- _TASK GOAL_:
Copy each line of the following data that contains "current".

- _RECORD EXTRACTS_:
* * * * * * * * *
File: config.mk
export PLATFORM = sky130hd
export DESIGN_NAME = cfg_sequencer
export DESIGN_NICKNAME = d
export VERILOG_FILES = /design/src/rtl/cfg_seq_pkg.sv /design/src/rtl/cfg_seq_wdog.sv /design/src/rtl/cfg_sequencer.sv
export SDC_FILE = /design/constraint.sdc
export NUM_CORES = 1
export LEC_CHECK = 0
export ABC_CLOCK_PERIOD_IN_PS = 1450
export CAP_MARGIN = 10
export CORE_UTILIZATION = 25
export CTS_CLUSTER_SIZE = 24
export DETAILED_ROUTE_END_ITERATION = 10
export PLACE_DENSITY = 0.53
export SLEW_MARGIN = 20
export SYNTH_ARGS = -nofsm -noshare
export SYNTH_HDL_FRONTEND = slang
export SYNTH_SLANG_ARGS = --single-unit
File: constraint.sdc
create_clock -name clk -period 1.45 [get_ports clk]
set_input_delay 0.3625 -clock clk [delete_from_list [all_inputs] [get_ports clk]]
set_output_delay 0.3625 -clock clk [all_outputs]
set_load 0.005 [all_outputs]
File: src/rtl/cfg_seq_pkg.sv
// Shared types and constants for the configuration sequencer.
// Latency: n/a (types, constants and pure functions only).
// Backpressure: n/a.
package cfg_seq_pkg;

    // Sequencer states; the four stage states run strictly in this order.
    typedef enum logic [2:0] {
        ST_IDLE = 3'd0,
        ST_DATA = 3'd1,
        ST_WICP = 3'd2,
        ST_TMPC = 3'd3,
        ST_POST = 3'd4
    } seq_state_e;

    // Stage indices into the start/done vectors.
    localparam int unsigned NUM_STAGES = 4;
    localparam logic [1:0]  STG_DATA   = 2'd0;
    localparam logic [1:0]  STG_WICP   = 2'd1;
    localparam logic [1:0]  STG_TMPC   = 2'd2;
    localparam logic [1:0]  STG_POST   = 2'd3;

    // Default config word widths.
    localparam int unsigned DEF_DATA_CWIDTH = 32;
    localparam int unsigned DEF_WICP_CWIDTH = 32;
    localparam int unsigned DEF_TMPC_CWIDTH = 16;
    localparam int unsigned DEF_POST_CWIDTH = 16;

    // Stage index owned by a stage state (IDLE maps to DATA but is never used).
    function automatic logic [1:0] stage_idx(input seq_state_e st);
        case (st)
            ST_WICP: return STG_WICP;
            ST_TMPC: return STG_TMPC;
            ST_POST: return STG_POST;
            default: return STG_DATA;
        endcase
    endfunction

    // Stage that follows a given stage; POST wraps back to IDLE.
    function automatic seq_state_e next_stage(input seq_state_e st);
        case (st)
            ST_DATA: return ST_WICP;
            ST_WICP: return ST_TMPC;
            ST_TMPC: return ST_POST;
            default: return ST_IDLE;
        endcase
    endfunction

endpackage

File: src/rtl/cfg_seq_wdog.sv
// Per-stage watchdog: counts cycles spent in a stage, flags when TIMEOUT is reached.
// Latency: expired is combinational from the registered count and en.
// Backpressure: none; clr has priority over en, count saturates.
module cfg_seq_wdog #(
    parameter int unsigned       TWIDTH  = 16,
    parameter logic [TWIDTH-1:0] TIMEOUT = 16'hFFFF
) (
    input  logic clk,
    input  logic rst_n,
    input  logic clr,
    input  logic en,
    output logic expired
);

    logic [TWIDTH-1:0] r_cnt;
    logic [TWIDTH:0]   w_inc;

    // One extra bit so the increment never wraps before the compare.
    assign w_inc   = {1'b0, r_cnt} + {{TWIDTH{1'b0}}, 1'b1};

    // Expiry is judged on the count the current cycle brings it to, so a
    // stage gets exactly TIMEOUT cycles before the FSM is told to abort.
    assign expired = en && (w_inc >= {1'b0, TIMEOUT});

    // Cycle counter: cleared on stage entry, advanced each cycle in a stage.
    always_ff @(posedge clk or negedge rst_n) begin
        if (!rst_n) begin
            r_cnt <= '0;
        end else if (clr) begin
            r_cnt <= '0;
        end else if (en && !w_inc[TWIDTH]) begin
            r_cnt <= w_inc[TWIDTH-1:0];
        end
    end

endmodule

File: src/rtl/cfg_sequencer.sv
// Config sequencer: latches one packet, runs DATA->WICP->TMPC->POST with start/done handshakes.
// Latency: accept -> data_start next cycle; stage done -> next start (or seq_done) next cycle.
// Backpressure: cfg_busy high for the whole sequence; cfg_valid while busy is dropped, not queued.
// Optional watchdog abort (seq_error) is built only when CFG_SEQ_TIMEOUT_EN is defined.
module cfg_sequencer
    import cfg_seq_pkg::*;
#(
    parameter int unsigned       DATA_CWIDTH = DEF_DATA_CWIDTH,
    parameter int unsigned       WICP_CWIDTH = DEF_WICP_CWIDTH,
    parameter int unsigned       TMPC_CWIDTH = DEF_TMPC_CWIDTH,
    parameter int unsigned       POST_CWIDTH = DEF_POST_CWIDTH,
    parameter int unsigned       TWIDTH      = 16,
    parameter logic [TWIDTH-1:0] TIMEOUT     = 16'hFFFF
) (
    input  logic                   clk,
    input  logic                   rst_n,

    input  logic                   cfg_valid,
    output logic                   cfg_busy,
    input  logic [DATA_CWIDTH-1:0] cfg_data_data,
    input  logic [WICP_CWIDTH-1:0] cfg_wicp_data,
    input  logic [TMPC_CWIDTH-1:0] cfg_tmpc_data,
    input  logic [POST_CWIDTH-1:0] cfg_post_data,

    output logic                   data_start,
    output logic [DATA_CWIDTH-1:0] data_cfg,
    input  logic                   data_done,

    output logic                   wicp_start,
    output logic [WICP_CWIDTH-1:0] wicp_cfg,
    input  logic                   wicp_done,

    output logic                   tmpc_start,
    output logic [TMPC_CWIDTH-1:0] tmpc_cfg,
    input  logic                   tmpc_done,

    output logic                   post_start,
    output logic [POST_CWIDTH-1:0] post_cfg,
    input  logic                   post_done,

    output logic                   seq_done,
    output logic                   seq_error
);

    // A watchdog limit below 2 would let a stage expire in its own start
    // cycle, before any done could ever be honoured.
    if (TIMEOUT < 2) begin : g_bad_timeout
        $error("cfg_sequencer: TIMEOUT must be at least 2");
    end

    seq_state_e             r_state;
    seq_state_e             w_state_nxt;
    logic                   r_busy;
    logic [NUM_STAGES-1:0]  r_start;
    logic [NUM_STAGES-1:0]  w_start_nxt;
    logic                   r_seq_done;
    logic                   w_seq_done_nxt;
    logic                   r_seq_error;
    logic                   w_seq_error_nxt;
    logic                   w_accept;
    logic [NUM_STAGES-1:0]  w_done_vec;
    logic                   w_done_hon;
    logic                   w_wd_expired;

    logic [DATA_CWIDTH-1:0] r_data_cfg;
    logic [WICP_CWIDTH-1:0] r_wicp_cfg;
    logic [TMPC_CWIDTH-1:0] r_tmpc_cfg;
    logic [POST_CWIDTH-1:0] r_post_cfg;

    assign w_done_vec = {post_done, tmpc_done, wicp_done, data_done};

    // Only the current stage's done counts, and never in its start cycle;
    // r_start doubles as the "first cycle in this stage" flag.
    assign w_done_hon = (r_state != ST_IDLE) && !(|r_start)
                        && w_done_vec[stage_idx(r_state)];

    assign w_accept   = (r_state == ST_IDLE) && cfg_valid && !r_busy;

`ifdef CFG_SEQ_TIMEOUT_EN
    logic w_wd_clr;
    logic w_wd_en;

    // Restart the count on every stage entry; count only while in a stage.
    assign w_wd_clr = |w_start_nxt;
    assign w_wd_en  = (r_state != ST_IDLE);

    cfg_seq_wdog #(
        .TWIDTH  (TWIDTH),
        .TIMEOUT (TIMEOUT)
    ) u_wdog (
        .clk     (clk),
        .rst_n   (rst_n),
        .clr     (w_wd_clr),
        .en      (w_wd_en),
        .expired (w_wd_expired)
    );
`else
    assign w_wd_expired = 1'b0;
`endif

    // Next-state and next-output decode; done beats watchdog on the same edge.
    always_comb begin
        w_state_nxt     = r_state;
        w_start_nxt     = '0;
        w_seq_done_nxt  = 1'b0;
        w_seq_error_nxt = 1'b0;
        case (r_state)
            ST_IDLE: begin
                if (w_accept) begin
                    w_state_nxt           = ST_DATA;
                    w_start_nxt[STG_DATA] = 1'b1;
                end
            end
            ST_DATA, ST_WICP, ST_TMPC, ST_POST: begin
                if (w_done_hon) begin
                    w_state_nxt = next_stage(r_state);
                    if (r_state == ST_POST) begin
                        w_seq_done_nxt = 1'b1;
                    end else begin
                        w_start_nxt[stage_idx(next_stage(r_state))] = 1'b1;
                    end
                end else if (w_wd_expired) begin
                    w_state_nxt     = ST_IDLE;
                    w_seq_error_nxt = 1'b1;
                end
            end
            default: begin
                w_state_nxt = ST_IDLE;
            end
        endcase
    end

    // State register plus registered busy and pulse outputs.
    always_ff @(posedge clk or negedge rst_n) begin
        if (!rst_n) begin
            r_state     <= ST_IDLE;
            r_busy      <= 1'b0;
            r_start     <= '0;
            r_seq_done  <= 1'b0;
            r_seq_error <= 1'b0;
        end else begin
            r_state     <= w_state_nxt;
            r_busy      <= (w_state_nxt != ST_IDLE);
            r_start     <= w_start_nxt;
            r_seq_done  <= w_seq_done_nxt;
            r_seq_error <= w_seq_error_nxt;
        end
    end

    // Config words are captured on accept and held until the next accept.
    always_ff @(posedge clk or negedge rst_n) begin
        if (!rst_n) begin
            r_data_cfg <= '0;
            r_wicp_cfg <= '0;
            r_tmpc_cfg <= '0;
            r_post_cfg <= '0;
        end else if (w_accept) begin
            r_data_cfg <= cfg_data_data;
            r_wicp_cfg <= cfg_wicp_data;
            r_tmpc_cfg <= cfg_tmpc_data;
            r_post_cfg <= cfg_post_data;
        end
    end

    assign cfg_busy   = r_busy;
    assign data_start = r_start[STG_DATA];
    assign wicp_start = r_start[STG_WICP];
    assign tmpc_start = r_start[STG_TMPC];
    assign post_start = r_start[STG_POST];
    assign data_cfg   = r_data_cfg;
    assign wicp_cfg   = r_wicp_cfg;
    assign tmpc_cfg   = r_tmpc_cfg;
    assign post_cfg   = r_post_cfg;
    assign seq_done   = r_seq_done;
    assign seq_error  = r_seq_error;

endmodule

==> results of run 1 <==
flip-flops by register name (all words and copies together), names as in the netlist:
signal	flops
data_cfg	32
tmpc_cfg	16
r_state	3
cfg_busy	1
r_start	4
post_cfg	16
seq_done	1
wicp_cfg	32
layout make-up:
class | count | area, um2 | share of cell area, %
Timing Repair Buffer | 237 | 2350 | 33.71
Inverter | 2 | 7.507 | 0.1077
Multi-Input combinational cell | 126 | 1428 | 20.48
Clock inverter | 3 | 42.54 | 0.6103
Tap cell | 216 | 270.3 | 3.877
Clock buffer | 11 | 242.7 | 3.482
Sequential cell | 105 | 2630 | 37.73
cell usage after synthesis:
library cell  number
a211oi_1           1
a21boi_1           1
a21oi_1            2
a31o_2             1
buf_2              7
buf_4              1
buf_6              4
conb_1             1
dfrtp_1          105
inv_1              2
mux2_2            67
mux2_4            29
mux2i_1            1
nand2_1            3
nand2b_1           2
nand3_2            1
nand3b_1           3
nand4b_1           1
nor2_1             3
nor2_4             1
nor2b_1            1
nor3_1             1
nor4_2             1
o211ai_1           1
o21a_1             1
o21ai_1            1
o22ai_1            2
or2_2              1
repair_timing:
| item | 4_1_cts | 5_1_grt |
|---|---|---|
| setup endpoints to repair | 199 | 101 |
| pin swaps | 0 | 2 |
| hold buffers | 1 | 0 |
| buffers inserted | 8 | 6 |
| resized for setup | 112 | 12 |
| endpoints found under the hold margin | 15 | 0 |
| gates cloned | 5 | 1 |
layout by cell type (no fill, tap or decap), types with 2 or more instances in the layout:
cell and n:
buf_16 6, nand3b_1 3, buf_4 20, mux2_4 31, buf_12 3, clkdlybuf4s50_1 100
dlygate4sd2_1 102, buf_6 4, nor2_1 3, inv_1 2, nand2b_1 2, o22ai_1 2
clkbuf_16 10, mux2_2 65, dfrtp_1 103, nand2_1 3, dfrtp_2 2
power groups by stage:
stage	logic [uW]	registers, uW	clock network, uW
after floorplan	2450	5280	0
after global placement	6350	5160	0
after detailed placement	6400	5210	0
after CTS	5940	5120	2530
after global routing	6460	5320	2630
final	5960	5130	2420
logic make-up after synthesis:
group / count (synthesis)
buf+inv: 14
mux: 97
other cells: 1
compound gates: 10
simple gates: 18
flops: 105
per-stage QoR:
stage / instances / area (um2) / setup slack, ps
6_report: 700 / 6970 / -73.67
4_1_cts: 694 / 6905 / -115.1
2_1_floorplan: 245 / 4110 / 17.36
3_3_place_gp: 666 / 6487 / -523.1
3_5_place_dp: 666 / 6487 / -494.0
5_1_grt: 700 / 6970 / -172.9
final timing paths:
check,from,end,cells after the start
max,cfg_busy,wicp_cfg[20],6
min,rst_n,wicp_cfg[20],2
max reg2reg,cfg_busy,wicp_cfg[20],6
min reg2reg,tmpc_cfg[5],tmpc_cfg[5],1
max in group asynchronous,rst_n,post_cfg[10],3
min in group clk,tmpc_cfg[5],tmpc_cfg[5],1
critical path, cell delays in order (launching register included):
cell and delay [ps]:
dfrtp_1 380, nor2b_1 120, buf_4 140, nand3_4 160, buf_12 180, buf_16 140, mux2_4 300
routing by layer:
metal  track usage [%]  vias up  share of wire [%]
met5                 0        -                  0
met4             7.250        0                2.6
met3             3.239       17                5.9
met2             21.53      112                 51
met1             15.77     1457                 40
li1                  -     1340                  -
==> summary.md, run 1 <==
| Metric | Value |
|---|---|
| Status | complete, but fails checks |
| Failing checks | setup timing |
| Achievable clock frequency | 0.6563 GHz |
| Synthesized area | 4110 um2 |
| Final setup TNS | -3610 ps |
| Vias in the first global route | 3062 |
| Net Sw Frac | 28.17% |
| DR WL/cell | 15.85 um |
| Final min period | 1524 ps |
| CP Launch Type | flip-flop |
| Initial detailed-routing violation count | 90 |
| Final Util | 43.72% |
| DIE AREA | 16960 um2 |
| I/O Buffers | 204 |
| Total power | 13510 uW |
| Critical path fanouts, max | 6 |
| Worst hold path type | input port to asynchronous set/reset pin |
| First-pass GRT wire length | 16550 um |
| Initial antenna violation count | 0 |
| Mux contribution to synthesized area | 29.19% |
| Initial core utilization | 25.78% |
| Gr ovfl total | 0 |
| Die X | 130.2 um |
| Crit share post-route | 105.1% |
| P&R area growth vs syn | 69.59% |
| Fillcell total | 1517 |
| Post-Route WL | 11100 um |
| 1st-pass router iterations | 4 |
| Largest family of logic cells by synthesized area | multiplexers |
| Diode count | 0 |
| Via/cell ratio | 4.180 |
| Final worst setup slack | -73.67 ps |
| Adder-cell area share of the yosys netlist | 0% |
| Via count | 2926 |
| Syn_nets | 348 |
| Seq/Total Area, Yosys | 63.93% |
| Unrepaired setup endpoints after global routing | true |
| Placer Congestion | 0.7687 |
| Top post-synthesis cells by area | dfrtp_1, mux2_2, mux2_4, buf_6, buf_2 |
| Mean post-synth cell area | 16.78 um2 |
| Worst-path clk slew | 70 ps |
| Yosys top cell by area | dfrtp_1 |
| Post-synth top area share | 63.93% |
| Largest net degree at the start of global routing | 52 |
| Compound-cell area share of the yosys netlist | 1.613% |
| Setup CP Type | flip-flop to flip-flop |
| CTS Sinks | 105 |
| R2R Setup Slk | -70 ps |
| Final Max Slew Viols | 0 |
| Clock insertion delay at the later pin of the skew report | 340 ps |
| CTS Buf Count | 9 |
| Core area | 15940 um2 |
| Switching pwr | 3806 uW |
| Int Power | 9704 uW |
| Clock Tree Buf Depth | 2 |
| Die height | 130.2 um |
| Combinational power share | 44.1% |
| Hold_ws | 445.8 ps |
| Post-synthesis xor/xnor area fraction | 0% |
| WP data required | 1680 ps |
| Cell Rows | 46 |
| H-tree Lvls | 3 |
| Nets@finish | 584 |
| Seq pwr share | 37.9% |
| DRC viols | 0 |
| Flops & latches, synth | 105 |
| Power per cell area | 1938 nW/um2 |
| Clock share of power | 17.9% |
| Final Setup Violations | 90 |
| CTS tree | yes |
| Max Cap Viol | 0 |
| Leak pwr | 0.003290 uW |
| Root buffer cell | clkbuf_16 |
| Simple-gate share of the synthesized area | 2.861% |
| Hold Fails Final Rpt | 0 |
| CP arrival | 1750 ps |
| Yosys cell types | 28 |
| Ys Warns | 0 |
| Num ports | 206 |
| Peak supply drop | 773.8 uV |
| Detail Route Antenna Nets | 0 |
| Clock Skews | 6.657 ps |
| DP Wirelength | 7471 um |
| Syn Inst Count | 245 |
| Share of layout cells above drive strength 1 | 31.82% |
| CP endpoint kind | flip-flop |
| Total GRT Usage | 13.12% |
Note: power is estimated with default switching activity, not from simulation.
==> run 2, diff against run 1 <==
--- a/config.mk
+++ b/config.mk
@@ -7,10 +7,11 @@
 export LEC_CHECK = 0
 export ABC_CLOCK_PERIOD_IN_PS = 1450
 export CAP_MARGIN = 10
-export CORE_UTILIZATION = 25
+export CORE_UTILIZATION = 36
 export CTS_CLUSTER_SIZE = 24
 export DETAILED_ROUTE_END_ITERATION = 10
-export PLACE_DENSITY = 0.53
+export MAX_ROUTING_LAYER = met4
+export PLACE_DENSITY = 0.73
 export SLEW_MARGIN = 20
 export SYNTH_ARGS = -nofsm -noshare
 export SYNTH_HDL_FRONTEND = slang
==> summary.md, run 2 (synthesized netlist as in run 1, its figures left out) <==
| Metric | Value |
|---|---|
| Finished layout cell area | 6733 um2 (-3.4%) |
| Root buffer cell | clkbuf_16 |
| Met3 Wirelength | 657 um (+0.77%) |
| 1st-pass router iterations | 4 (unchanged) |
| Total GRT Usage | 16.93% (+3.8 points) |
| Worst-path clk slew | 70 ps (about the same) |
| Clock Tree Buf Depth | 2 (unchanged) |
| Final min period | 1420 ps (-103.4 ps) |
| Worst R2R Start | r_state[1] |
| Setup crit start | r_state[1] |
| Post-Route WL | 10040 um (-9.6%) |
| Core area | 10980 um2 (-31%) |
| Multi-input logic area | 1410 um2 (-1.2%) |
| Final Max Slew Viols | 0 (unchanged) |
| Most frequent CP cell | buf_12 |
| Most frequent cells in the layout | dfrtp_1, dlygate4sd2_1, clkdlybuf4s50_1, mux2_2, mux2_4 |
| Critical-path top delay cell | dfrtp_2 |
| Worst hold path type | input port to asynchronous set/reset pin |
| DP Wirelength | 6938 um (-7.1%) |
| Switching pwr | 3668 uW (-3.6%) |
| Achievable clock frequency | 0.7041 GHz (+7.3%) |
| Combinational power share | 43.4% (-0.7 points) |
| Gr ovfl total | 0 (unchanged) |
| Worst path max stage delay | 440 ps (+60 ps) |
| Max Cap Viol | 0 (unchanged) |
| Clock insertion delay at the later pin of the skew report | 340 ps (about the same) |
| CP Cell Sequence | nor2_4 > nand3_4 > buf_12 > buf_12 > mux2_4 |
| CP endpoint kind | flip-flop |
| Status | completed |
| P&R area growth vs syn | 63.81% |
| DRC viols | 0 (unchanged) |
| Setup CP Type | flip-flop to flip-flop |
| Detail Route Antenna Nets | 0 (unchanged) |
| CTS Buf Count | 9 (unchanged) |
| Die height | 108.9 um (-16%) |
| Total power | 13040 uW (-3.5%) |
| Crit share post-route | 97.95% (-7.1 points) |
| H-tree Lvls | 3 (unchanged) |
| Hold_ws | 441.3 ps (-4.548 ps) |
| Fillcell total | 884 (-42%) |
| Dpl cells | 588 (-12%) |
| Critical path fanouts, max | 18 (+12) |
| Peak supply drop | 1176 uV (+52%) |
| DR top layer | met4 |
| CTS Sinks | 105 (unchanged) |
| Clock Skews | 6.107 ps (-0.5496 ps) |
| Int Power | 9371 uW (-3.4%) |
| CTS tree | yes |
| Wire length on met1 | 3981 um (-11%) |
| CP arrival | 1650 ps (-100 ps) |
| Via count | 2815 (-3.8%) |
| Unrepaired setup endpoints after global routing | true |
| Num ports | 206 (unchanged) |
| Nets@finish | 575 (-1.5%) |
| Clock share of power | 17.3% (-0.6 points) |
| Total placed instance area | 6377 um2 (-1.7%) |
| Crit path max-delay family | flip-flops |
| Initial antenna violation count | 0 (unchanged) |
| Register area | 2630 um2 (unchanged) |
| Largest net degree at the start of global routing | 55 (+5.8%) |
| Hold Fails Final Rpt | 0 (unchanged) |
| Initial detailed-routing violation count | 69 (-23%) |
| Via/cell ratio | 4.570 (+9.3%) |
| Initial core utilization | 37.42% (+12 points) |
| I/O Buffers | 204 (unchanged) |
| Bufs and invs on worst path | 2 (-1) |
| Power per cell area | 1937 nW/um2 (about the same) |
| First-pass GRT wire length | 14590 um (-12%) |
| DR WL/cell | 16.29 um (+2.8%) |
| Final Util | 61.30% (+18 points) |
| Placer Congestion | 0.7862 (+2.3%) |
| Net Sw Frac | 28.13% (-0.042 points) |
| Seq pwr share | 39.3% (+1.4 points) |
| Fin cells | 616 (-12%) |
| Die X | 108.9 um (-16%) |
| CP Launch Type | flip-flop |
| Met2 routed WL | 5256 um (-7.2%) |
| Vias in the first global route | 2995 (-2.2%) |
| DIE AREA | 11850 um2 (-30%) |
| Cell Rows | 38 (-17%) |
| WP data required | 1680 ps (about the same) |
| Leak pwr | 0.003208 uW (-2.5%) |
| Final Setup Violations | 0 (-100%) |
| Share of layout cells above drive strength 1 | 30.32% (-1.5 points) |
==> run 2: timing repair <==
action                                 in CTS  in global routing
hold buffers                                1                  0
setup endpoints to repair                 198                 57
pin swaps                                   0                  3
endpoints found under the hold margin      13                  0
gates cloned                                0                  5
setup buffers                               3                  4
resized for setup                         109                  5
==> run 2: metrics by stage <==
stage	setup TNS, ps	setup slack, ps
6_report	0	29.68
5_1_grt	-421.8	-24.61
4_1_cts	-11.75	-6.085
3_5_place_dp	-42680	-475.0
3_3_place_gp	-43770	-485.4
2_1_floorplan	0	17.36
==> run 2: layer usage <==
metal	vias up	global-route usage [%]
li1	1311	-
met1	1381	18.84
met2	111	28.39
met3	12	6.157
met4	0	5.116
met5	-	-
==> run 2: worst paths after layout <==
path,endpoint,slack [ps],cells after the start
max,wicp_cfg[13],30,5
min,data_cfg[7],440,2
max reg2reg,wicp_cfg[13],30,5
min reg2reg,wicp_cfg[7],500,1
max in group asynchronous,data_cfg[22],450,3
min in group clk,wicp_cfg[7],500,1
==> run 2: final cells by class <==
type	instances	area share, %
well taps	140	2.602
multi-input cells	126	20.94
repair buffers	228	33.21
clock inverters	2	0.2230
clock buffers	12	3.810
inverters	2	0.1115
flip-flops and latches	105	39.06
diodes	1	0.03717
* * * * * * * * *
- _SOLVED EXERCISE_:
    // Expiry is judged on the count the current cycle brings it to, so a
    // Only the current stage's done counts, and never in its start cycle;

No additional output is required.